Detailed Description
Hereinafter, various exemplary embodiments of the present disclosure will be described in detail with reference to the accompanying drawings. It should be noted that the drawings and description relate to preferred embodiments by way of example only. It should be noted that from the following description, alternative embodiments of the structures and methods disclosed herein are readily contemplated and may be employed without departing from the principles of the disclosure as claimed in the present disclosure.
It should be understood that these exemplary embodiments are given solely for the purpose of enabling those skilled in the art to better understand and to practice the present disclosure, and are not intended to limit the scope of the present disclosure in any way. Also in the drawings, optional steps, modules, etc. are shown in dashed boxes for illustrative purposes.
The terms "including," comprising, "and the like, as used herein, are to be construed as open-ended terms, i.e.," including/including but not limited to. The term "based on" is "based, at least in part, on". The term "one embodiment" means "at least one embodiment"; the term "another embodiment" means "at least one additional embodiment". Relevant definitions for other terms will be given in the following description.

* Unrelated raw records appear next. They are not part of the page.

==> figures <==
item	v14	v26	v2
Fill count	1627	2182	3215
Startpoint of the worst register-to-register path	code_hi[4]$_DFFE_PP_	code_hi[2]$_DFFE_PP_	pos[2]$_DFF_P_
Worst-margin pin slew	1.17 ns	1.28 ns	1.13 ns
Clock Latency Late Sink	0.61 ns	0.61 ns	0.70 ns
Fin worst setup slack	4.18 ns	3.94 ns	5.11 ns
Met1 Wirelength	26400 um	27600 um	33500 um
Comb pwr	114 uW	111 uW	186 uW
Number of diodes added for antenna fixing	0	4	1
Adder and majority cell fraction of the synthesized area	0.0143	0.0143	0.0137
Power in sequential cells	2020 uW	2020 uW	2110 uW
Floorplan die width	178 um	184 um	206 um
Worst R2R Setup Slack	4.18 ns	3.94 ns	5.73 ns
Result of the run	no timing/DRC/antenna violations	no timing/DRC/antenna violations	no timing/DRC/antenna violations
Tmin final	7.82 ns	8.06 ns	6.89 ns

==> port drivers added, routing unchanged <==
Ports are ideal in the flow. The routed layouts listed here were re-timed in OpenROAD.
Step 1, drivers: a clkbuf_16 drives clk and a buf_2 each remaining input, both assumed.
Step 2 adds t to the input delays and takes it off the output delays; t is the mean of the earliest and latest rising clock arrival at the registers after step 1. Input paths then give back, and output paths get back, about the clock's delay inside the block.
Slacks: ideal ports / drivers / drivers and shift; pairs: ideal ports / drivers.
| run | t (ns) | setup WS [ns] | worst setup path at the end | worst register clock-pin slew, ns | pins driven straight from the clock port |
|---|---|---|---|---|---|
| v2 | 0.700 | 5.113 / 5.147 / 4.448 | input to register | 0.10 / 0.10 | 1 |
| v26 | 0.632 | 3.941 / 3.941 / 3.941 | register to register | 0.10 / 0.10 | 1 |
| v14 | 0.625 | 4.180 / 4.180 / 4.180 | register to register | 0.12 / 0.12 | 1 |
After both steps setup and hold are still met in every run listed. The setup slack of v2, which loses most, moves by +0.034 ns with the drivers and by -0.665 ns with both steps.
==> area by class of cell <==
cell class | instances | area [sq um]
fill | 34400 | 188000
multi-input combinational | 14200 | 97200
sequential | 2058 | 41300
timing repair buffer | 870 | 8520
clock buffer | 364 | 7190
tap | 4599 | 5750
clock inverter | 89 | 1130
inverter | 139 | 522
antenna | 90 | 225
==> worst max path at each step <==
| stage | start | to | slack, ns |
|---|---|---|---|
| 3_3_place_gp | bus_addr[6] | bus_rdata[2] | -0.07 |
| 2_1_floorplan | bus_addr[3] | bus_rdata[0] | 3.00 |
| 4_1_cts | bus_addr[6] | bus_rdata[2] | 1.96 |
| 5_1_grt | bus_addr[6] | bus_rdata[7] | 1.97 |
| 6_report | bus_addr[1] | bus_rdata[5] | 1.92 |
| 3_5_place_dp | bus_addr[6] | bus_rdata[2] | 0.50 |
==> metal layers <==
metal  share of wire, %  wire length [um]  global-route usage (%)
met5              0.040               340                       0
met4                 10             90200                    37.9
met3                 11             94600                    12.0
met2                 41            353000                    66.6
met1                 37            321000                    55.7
From an optimization exercise on the open Yosys and OpenROAD flow, aimed at a short achievable clock period and few clock cycles; shortcuts taken in it are not production practice.
In this exercise RTL edits were held to simulation tests only and were not proved equivalent to the original.
Power figures rest on the tool's default switching activity, not on a simulated workload.

### flow/flow/run.sh
#!/bin/bash
set -euo pipefail
export SETUP_SLACK_MARGIN=6.4
export BUFFER_PORTS_ARGS="-buffer_cell sky130_fd_sc_hd__buf_4"
bash standard.sh > standard.log 2>&1
### flow/standard.sh
#!/bin/bash
# synth_recipe.tcl (not shown) runs the flow's synth.tcl, then flattens the netlist and writes it again
# the make line also repeats each setting of config.mk as NAME=value (left out here)
make -C /OpenROAD-flow-scripts/flow DESIGN_CONFIG=/design/flow/config.mk WORK_HOME=/design/flow/orfs CLKGATE_MAP_FILE= SYNTH_SCRIPT=/design/flow/synth_recipe.tcl "${@:-finish}"
### flow/config.mk
export PLATFORM = sky130hd
export DESIGN_NAME = rafb_top
export DESIGN_NICKNAME = rafb_top
export VERILOG_FILES = /design/flow/design.v
export SDC_FILE = /design/flow/constraint.sdc
export NUM_CORES = 4
export LEC_CHECK = 0
export CAP_MARGIN = 20
export CORE_MARGIN = 2
export CORE_UTILIZATION = 40
export SLEW_MARGIN = 20
export TNS_END_PERCENT = 20
### flow/constraint.sdc
create_clock -name core_clock -period 9.0 [get_ports {clk}]
set_input_delay 1.8000 -clock core_clock [delete_from_list [all_inputs] [get_ports {clk}]]
set_output_delay 1.8000 -clock core_clock [all_outputs]
set_load 0.01 [all_outputs]
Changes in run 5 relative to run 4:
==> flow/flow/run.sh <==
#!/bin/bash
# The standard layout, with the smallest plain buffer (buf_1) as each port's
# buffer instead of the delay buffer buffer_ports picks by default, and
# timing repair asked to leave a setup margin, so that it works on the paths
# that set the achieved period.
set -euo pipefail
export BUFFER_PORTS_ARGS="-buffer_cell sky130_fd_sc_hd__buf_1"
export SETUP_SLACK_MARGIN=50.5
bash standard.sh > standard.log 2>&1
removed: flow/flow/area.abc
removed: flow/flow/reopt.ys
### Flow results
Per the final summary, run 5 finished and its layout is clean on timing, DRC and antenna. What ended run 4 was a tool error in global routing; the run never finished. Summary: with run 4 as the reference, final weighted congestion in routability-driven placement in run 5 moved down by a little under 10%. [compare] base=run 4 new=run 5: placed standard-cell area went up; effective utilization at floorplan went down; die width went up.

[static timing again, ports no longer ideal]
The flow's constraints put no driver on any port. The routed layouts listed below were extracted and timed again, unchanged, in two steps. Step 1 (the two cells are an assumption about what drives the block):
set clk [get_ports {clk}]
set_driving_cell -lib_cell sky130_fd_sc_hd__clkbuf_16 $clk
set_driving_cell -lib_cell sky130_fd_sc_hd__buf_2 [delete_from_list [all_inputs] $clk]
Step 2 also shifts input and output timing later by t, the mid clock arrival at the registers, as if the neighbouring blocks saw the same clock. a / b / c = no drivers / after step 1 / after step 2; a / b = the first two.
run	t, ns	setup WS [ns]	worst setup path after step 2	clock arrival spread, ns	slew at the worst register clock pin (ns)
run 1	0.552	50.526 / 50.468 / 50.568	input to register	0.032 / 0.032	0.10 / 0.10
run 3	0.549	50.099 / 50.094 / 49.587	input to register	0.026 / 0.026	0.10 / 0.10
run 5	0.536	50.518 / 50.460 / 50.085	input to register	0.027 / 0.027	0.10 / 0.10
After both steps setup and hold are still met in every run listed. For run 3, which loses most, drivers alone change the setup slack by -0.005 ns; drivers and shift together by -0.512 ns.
This is an optimization exercise on Yosys and OpenROAD, whose aim is a short achievable clock period and few clock cycles, not a production implementation.
In this exercise RTL edits were held to simulation tests only and were not proved equivalent to the original.
Power is estimated from default activity; no workload was simulated.

Design wzwave_fbs, start of the top module:
module wzwave_fbs (
    input  wire        clk,
    input  wire        rst,
    input  wire        in_valid,
    input  wire [7:0]  in_data,
    output wire        in_ready,
    output wire        out_valid,
    input  wire        out_ready,
    output wire        out_hdr,
    output wire        out_last,
    output wire [3:0]  out_type,
    output wire [71:0] out_data
);
    localparam [7:0] B_SOF = 8'h01;
    localparam [7:0] B_ACK = 8'h06;
    localparam [7:0] B_NAK = 8'h15;
    localparam [7:0] B_CAN = 8'h18;
    localparam [3:0] T_CTL      = 4'd0;
    localparam [3:0] T_DIAG_CKS = 4'd1;
    localparam [3:0] T_DIAG_LEN = 4'd2;
    localparam [3:0] T_DIAG_MAL = 4'd3;
    localparam [3:0] T_VERSION  = 4'd4;
    localparam [3:0] T_MEMID    = 4'd5;
    localparam [3:0] T_SUC      = 4'd6;
    localparam [3:0] T_INIT     = 4'd7;
    localparam [3:0] T_NPI      = 4'd8;
    localparam [3:0] T_SEND     = 4'd9;
    localparam [3:0] T_RNI      = 4'd10;
    localparam [3:0] T_APPUPD   = 4'd11;
    localparam [3:0] T_ROUTING  = 4'd12;
    localparam [3:0] T_APPCMD   = 4'd13;
    localparam [3:0] T_OPAQUE   = 4'd14;
    localparam [1:0] S_HUNT   = 2'd0;
    localparam [1:0] S_GOTSOF = 2'd1;
    localparam [1:0] S_BODY   = 2'd2;
    localparam integer DAW    = 8;           
    localparam integer DDEPTH = 1 << DAW;
    localparam integer IAW    = 4;           
    localparam integer IDEPTH = 1 << IAW;
    localparam integer MARGIN = 4;           
    localparam integer IMARGIN = 5;          
    localparam integer PFD    = 4;           
    localparam integer MQD    = 4;           
    localparam integer IW = 4 + 1 + 40;
    reg         room;          
    reg         in_rdy;        
    reg         in_rdy_n;      
    reg         r_valid;
    reg  [7:0]  r_data;
    assign in_ready = in_rdy;
    always @(posedge clk) begin
        r_data <= in_data;
        if (rst)
            r_valid <= 1'b0;
        else
            r_valid <= in_valid && !in_rdy_n;
    end
    reg  [7:0]     dmem [0:DDEPTH-1];
    reg  [DAW:0]   wr_ptr;               
    reg  [DAW:0]   cm_ptr;               
    reg  [DAW:0]   ra_ptr;               
    reg  [IW-1:0]  imem [0:IDEPTH-1];
    reg  [IAW:0]   iw_ptr;
    reg  [IAW:0]   ir_ptr;
    reg  [1:0]  state;
    reg  [7:0]  len;
    reg  [7:0]  rem;           
  ...
Settings: LEC_CHECK=0, ABC_CLOCK_PERIOD_IN_PS=2500, CAP_MARGIN=20, CORE_MARGIN=2, CORE_UTILIZATION=72, CTS_CLUSTER_DIAMETER=100, CTS_CLUSTER_SIZE=26, SLEW_MARGIN=20; clock period 10.0 ns.
standard.sh (not shown) runs the stock make flow with config.mk's settings and CLKGATE_MAP_FILE= SYNTH_SCRIPT=/design/flow/synth_recipe.tcl, a recipe that flattens the netlist after the stock synthesis.
==> flow/flow/run.sh <==
#!/bin/bash
set -euo pipefail
here=$(pwd)
bash standard.sh SETUP_SLACK_MARGIN=7 \
  PRE_DETAIL_PLACE_TCL="$here/flow/move_flops.tcl" \
  finish > standard_make.log 2>&1
==> flow/flow/move_flops.tcl <==
# Before detailed placement: move each register that drives an output port's
# buffer (and nothing else) onto that buffer, so that detailed placement puts
# it right beside the port. Nothing else changes; detailed placement then
# legalizes the moved registers.
set block [ord::get_db_block]
set moved 0
foreach bterm [$block getBTerms] {
  if {[$bterm getIoType] != "OUTPUT"} { continue }
  set net [$bterm getNet]
  if {$net == "NULL"} { continue }
  set buf ""
  foreach iterm [$net getITerms] {
    if {[$iterm isOutputSignal]} { set buf [$iterm getInst] }
  }
  if {$buf == ""} { continue }
  set in_net ""
  foreach iterm [$buf getITerms] {
    if {[$iterm isInputSignal]} { set in_net [$iterm getNet] }
  }
  if {$in_net == "" || $in_net == "NULL"} { continue }
  if {[llength [$in_net getITerms]] != 2} { continue }
  foreach iterm [$in_net getITerms] {
    if {![$iterm isOutputSignal]} { continue }
    set drv [$iterm getInst]
    if {![string match "sky130_fd_sc_hd__*df*" [[$drv getMaster] getName]]} { continue }
    set loc [$buf getLocation]
    $drv setLocation [lindex $loc 0] [lindex $loc 1]
    incr moved
  }
}
puts "move_flops: moved $moved output registers next to their port buffers"
Testbench counts at the start, summed over its fixed seeds: cycles 30,927.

In embodiments of the present disclosure, the term "treatment variable/regime" is the manner of operation in which a predetermined operation is performed for each individual under study in an observed experiment, which may be expressed in terms of a level of treatment, e.g., taking a drug or taking a placebo, various doses of a compound drug, etc., various potential strategies such as a course protocol in which the student attends. Herein, T is used to denote a treatment modality, which may also be referred to as a "treatment variable". T is a value T, which may be discrete data or continuous data. For example, for binary processing of two treatment levels, e.g., t ═ 0, 1; for a ternary process with three treatment levels, e.g., t ═ 0,1, 2; for more treatment level processing, and so on. Where the treatment level is continuous, t may be any value within a range of values.

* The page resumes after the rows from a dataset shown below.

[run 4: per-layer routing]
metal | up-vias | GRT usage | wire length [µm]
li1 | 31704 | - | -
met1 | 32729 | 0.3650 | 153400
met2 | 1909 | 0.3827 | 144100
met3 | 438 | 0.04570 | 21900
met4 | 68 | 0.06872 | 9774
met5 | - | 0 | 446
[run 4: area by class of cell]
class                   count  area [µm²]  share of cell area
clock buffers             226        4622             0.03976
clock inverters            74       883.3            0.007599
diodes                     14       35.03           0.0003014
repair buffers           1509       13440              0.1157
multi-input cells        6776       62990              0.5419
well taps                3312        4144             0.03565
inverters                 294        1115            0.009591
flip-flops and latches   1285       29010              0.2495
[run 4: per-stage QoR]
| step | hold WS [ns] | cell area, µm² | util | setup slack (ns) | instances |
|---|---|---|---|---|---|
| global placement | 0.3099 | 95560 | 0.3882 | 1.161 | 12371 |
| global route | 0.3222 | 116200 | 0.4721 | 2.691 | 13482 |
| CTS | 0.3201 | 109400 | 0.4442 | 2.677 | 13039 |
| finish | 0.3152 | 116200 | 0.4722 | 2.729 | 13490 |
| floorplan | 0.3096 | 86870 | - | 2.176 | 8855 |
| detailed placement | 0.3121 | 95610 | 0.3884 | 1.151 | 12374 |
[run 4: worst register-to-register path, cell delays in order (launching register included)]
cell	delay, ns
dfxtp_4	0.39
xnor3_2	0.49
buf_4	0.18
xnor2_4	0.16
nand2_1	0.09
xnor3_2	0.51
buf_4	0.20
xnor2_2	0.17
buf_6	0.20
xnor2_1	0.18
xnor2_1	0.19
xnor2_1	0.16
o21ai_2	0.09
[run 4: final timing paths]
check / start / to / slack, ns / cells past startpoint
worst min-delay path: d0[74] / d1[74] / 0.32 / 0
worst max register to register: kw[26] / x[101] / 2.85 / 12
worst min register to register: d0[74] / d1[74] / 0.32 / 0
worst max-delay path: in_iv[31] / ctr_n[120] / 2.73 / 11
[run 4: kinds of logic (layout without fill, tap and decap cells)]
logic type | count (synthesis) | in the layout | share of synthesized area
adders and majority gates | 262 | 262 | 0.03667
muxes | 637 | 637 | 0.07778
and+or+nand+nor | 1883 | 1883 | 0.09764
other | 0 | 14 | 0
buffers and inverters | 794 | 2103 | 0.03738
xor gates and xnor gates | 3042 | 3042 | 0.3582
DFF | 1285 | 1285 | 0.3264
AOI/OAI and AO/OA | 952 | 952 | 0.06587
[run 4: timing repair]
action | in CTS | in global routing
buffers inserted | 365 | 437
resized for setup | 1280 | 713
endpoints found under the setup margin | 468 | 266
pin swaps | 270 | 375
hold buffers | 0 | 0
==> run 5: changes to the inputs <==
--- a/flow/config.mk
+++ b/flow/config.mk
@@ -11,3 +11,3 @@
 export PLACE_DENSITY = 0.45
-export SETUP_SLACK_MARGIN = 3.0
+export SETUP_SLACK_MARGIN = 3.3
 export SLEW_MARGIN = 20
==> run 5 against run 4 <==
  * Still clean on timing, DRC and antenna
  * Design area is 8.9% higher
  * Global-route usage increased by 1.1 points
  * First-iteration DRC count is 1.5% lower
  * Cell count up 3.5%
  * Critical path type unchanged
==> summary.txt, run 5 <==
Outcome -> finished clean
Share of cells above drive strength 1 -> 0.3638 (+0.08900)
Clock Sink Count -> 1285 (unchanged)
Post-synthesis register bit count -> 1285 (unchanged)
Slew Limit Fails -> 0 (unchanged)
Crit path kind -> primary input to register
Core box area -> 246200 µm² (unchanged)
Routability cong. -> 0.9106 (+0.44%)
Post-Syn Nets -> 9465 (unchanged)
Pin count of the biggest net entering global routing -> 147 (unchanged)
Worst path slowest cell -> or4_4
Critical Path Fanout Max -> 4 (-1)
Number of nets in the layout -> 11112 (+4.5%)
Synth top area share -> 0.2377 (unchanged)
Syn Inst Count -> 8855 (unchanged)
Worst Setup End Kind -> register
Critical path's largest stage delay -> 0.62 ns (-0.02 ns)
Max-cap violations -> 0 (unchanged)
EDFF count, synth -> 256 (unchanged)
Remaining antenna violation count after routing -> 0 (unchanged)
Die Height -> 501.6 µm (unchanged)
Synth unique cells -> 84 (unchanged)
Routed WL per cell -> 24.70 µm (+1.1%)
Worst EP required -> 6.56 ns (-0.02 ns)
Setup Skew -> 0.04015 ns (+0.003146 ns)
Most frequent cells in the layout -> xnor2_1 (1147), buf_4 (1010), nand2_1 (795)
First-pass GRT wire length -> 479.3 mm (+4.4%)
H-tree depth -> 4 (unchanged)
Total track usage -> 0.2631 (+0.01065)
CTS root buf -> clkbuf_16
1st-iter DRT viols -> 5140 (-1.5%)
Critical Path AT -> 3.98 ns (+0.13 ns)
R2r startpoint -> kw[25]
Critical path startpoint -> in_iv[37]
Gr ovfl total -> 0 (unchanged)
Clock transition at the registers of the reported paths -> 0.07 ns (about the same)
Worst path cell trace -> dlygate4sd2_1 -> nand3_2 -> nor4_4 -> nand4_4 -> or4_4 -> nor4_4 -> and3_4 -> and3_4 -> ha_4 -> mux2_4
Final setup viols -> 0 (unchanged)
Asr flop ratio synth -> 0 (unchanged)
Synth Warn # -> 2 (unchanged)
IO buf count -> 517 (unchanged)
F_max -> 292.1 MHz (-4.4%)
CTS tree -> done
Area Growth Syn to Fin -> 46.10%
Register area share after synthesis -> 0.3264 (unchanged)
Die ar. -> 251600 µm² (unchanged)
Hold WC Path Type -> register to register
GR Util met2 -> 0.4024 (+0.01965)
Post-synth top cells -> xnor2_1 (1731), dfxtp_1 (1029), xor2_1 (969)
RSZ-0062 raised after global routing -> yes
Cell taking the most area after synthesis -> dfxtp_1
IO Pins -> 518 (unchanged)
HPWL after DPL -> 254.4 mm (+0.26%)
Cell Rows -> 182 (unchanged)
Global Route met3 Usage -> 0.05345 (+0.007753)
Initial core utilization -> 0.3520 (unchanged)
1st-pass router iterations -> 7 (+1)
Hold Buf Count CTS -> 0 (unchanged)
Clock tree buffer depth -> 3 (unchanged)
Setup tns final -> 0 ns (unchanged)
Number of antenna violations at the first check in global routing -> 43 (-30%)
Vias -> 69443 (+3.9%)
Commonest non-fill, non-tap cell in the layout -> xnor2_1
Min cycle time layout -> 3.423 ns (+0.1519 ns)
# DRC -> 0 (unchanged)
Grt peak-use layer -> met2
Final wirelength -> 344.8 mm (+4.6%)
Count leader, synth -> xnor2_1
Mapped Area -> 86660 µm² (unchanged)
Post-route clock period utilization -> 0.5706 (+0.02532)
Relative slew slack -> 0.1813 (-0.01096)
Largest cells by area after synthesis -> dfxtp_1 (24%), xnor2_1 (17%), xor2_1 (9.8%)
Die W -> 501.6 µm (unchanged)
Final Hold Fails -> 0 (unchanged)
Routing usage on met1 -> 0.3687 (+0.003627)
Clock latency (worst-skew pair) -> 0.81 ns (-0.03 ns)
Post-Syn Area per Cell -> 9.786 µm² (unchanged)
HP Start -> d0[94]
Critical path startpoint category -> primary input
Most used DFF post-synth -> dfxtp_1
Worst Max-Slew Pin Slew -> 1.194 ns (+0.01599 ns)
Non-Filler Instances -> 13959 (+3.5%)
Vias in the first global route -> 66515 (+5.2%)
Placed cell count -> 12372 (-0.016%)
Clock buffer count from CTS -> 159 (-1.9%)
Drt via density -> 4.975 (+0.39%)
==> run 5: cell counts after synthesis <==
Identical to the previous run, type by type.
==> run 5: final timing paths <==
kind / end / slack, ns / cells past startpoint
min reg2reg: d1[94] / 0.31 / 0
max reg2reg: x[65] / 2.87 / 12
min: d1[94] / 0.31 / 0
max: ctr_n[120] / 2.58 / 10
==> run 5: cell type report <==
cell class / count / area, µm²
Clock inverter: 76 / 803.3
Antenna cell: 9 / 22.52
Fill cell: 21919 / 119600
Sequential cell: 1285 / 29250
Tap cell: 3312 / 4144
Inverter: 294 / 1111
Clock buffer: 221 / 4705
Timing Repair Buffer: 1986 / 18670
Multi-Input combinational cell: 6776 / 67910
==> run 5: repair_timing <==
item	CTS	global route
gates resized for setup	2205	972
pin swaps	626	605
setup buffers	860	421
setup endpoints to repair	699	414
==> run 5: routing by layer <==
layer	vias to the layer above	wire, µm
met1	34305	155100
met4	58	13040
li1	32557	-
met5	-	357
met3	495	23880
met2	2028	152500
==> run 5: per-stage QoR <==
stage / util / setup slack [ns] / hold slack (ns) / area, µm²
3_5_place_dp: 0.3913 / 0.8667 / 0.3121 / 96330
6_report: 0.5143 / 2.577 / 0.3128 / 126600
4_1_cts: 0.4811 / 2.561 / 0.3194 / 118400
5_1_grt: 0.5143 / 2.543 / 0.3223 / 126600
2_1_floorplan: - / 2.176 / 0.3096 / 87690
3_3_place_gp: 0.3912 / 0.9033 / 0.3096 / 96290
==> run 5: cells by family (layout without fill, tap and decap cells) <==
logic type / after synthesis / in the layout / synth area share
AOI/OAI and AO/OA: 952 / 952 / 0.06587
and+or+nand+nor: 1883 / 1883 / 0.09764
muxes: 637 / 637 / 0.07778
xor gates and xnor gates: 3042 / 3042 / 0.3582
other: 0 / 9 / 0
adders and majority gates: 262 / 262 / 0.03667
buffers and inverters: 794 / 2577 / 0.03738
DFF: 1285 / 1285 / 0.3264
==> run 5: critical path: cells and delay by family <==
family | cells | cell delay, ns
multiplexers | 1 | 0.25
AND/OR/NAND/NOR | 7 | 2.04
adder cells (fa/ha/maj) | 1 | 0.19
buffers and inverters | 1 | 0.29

In embodiments of the present disclosure, the term "individual feature" refers to a feature of an individual to be observed, which may also be referred to as an individual attribute. For example, in the case where the individual is a patient, the individual characteristics include, for example, the weight, age, sex, time of illness, relevant medical examination data, and the like of the patient. For the field of education, for example, the age, sex, current level (e.g., english level), whether or not a student has taken a similar course, family economy, etc. may be mentioned. Herein, the individual features are denoted by X, and may also be referred to as "covariates".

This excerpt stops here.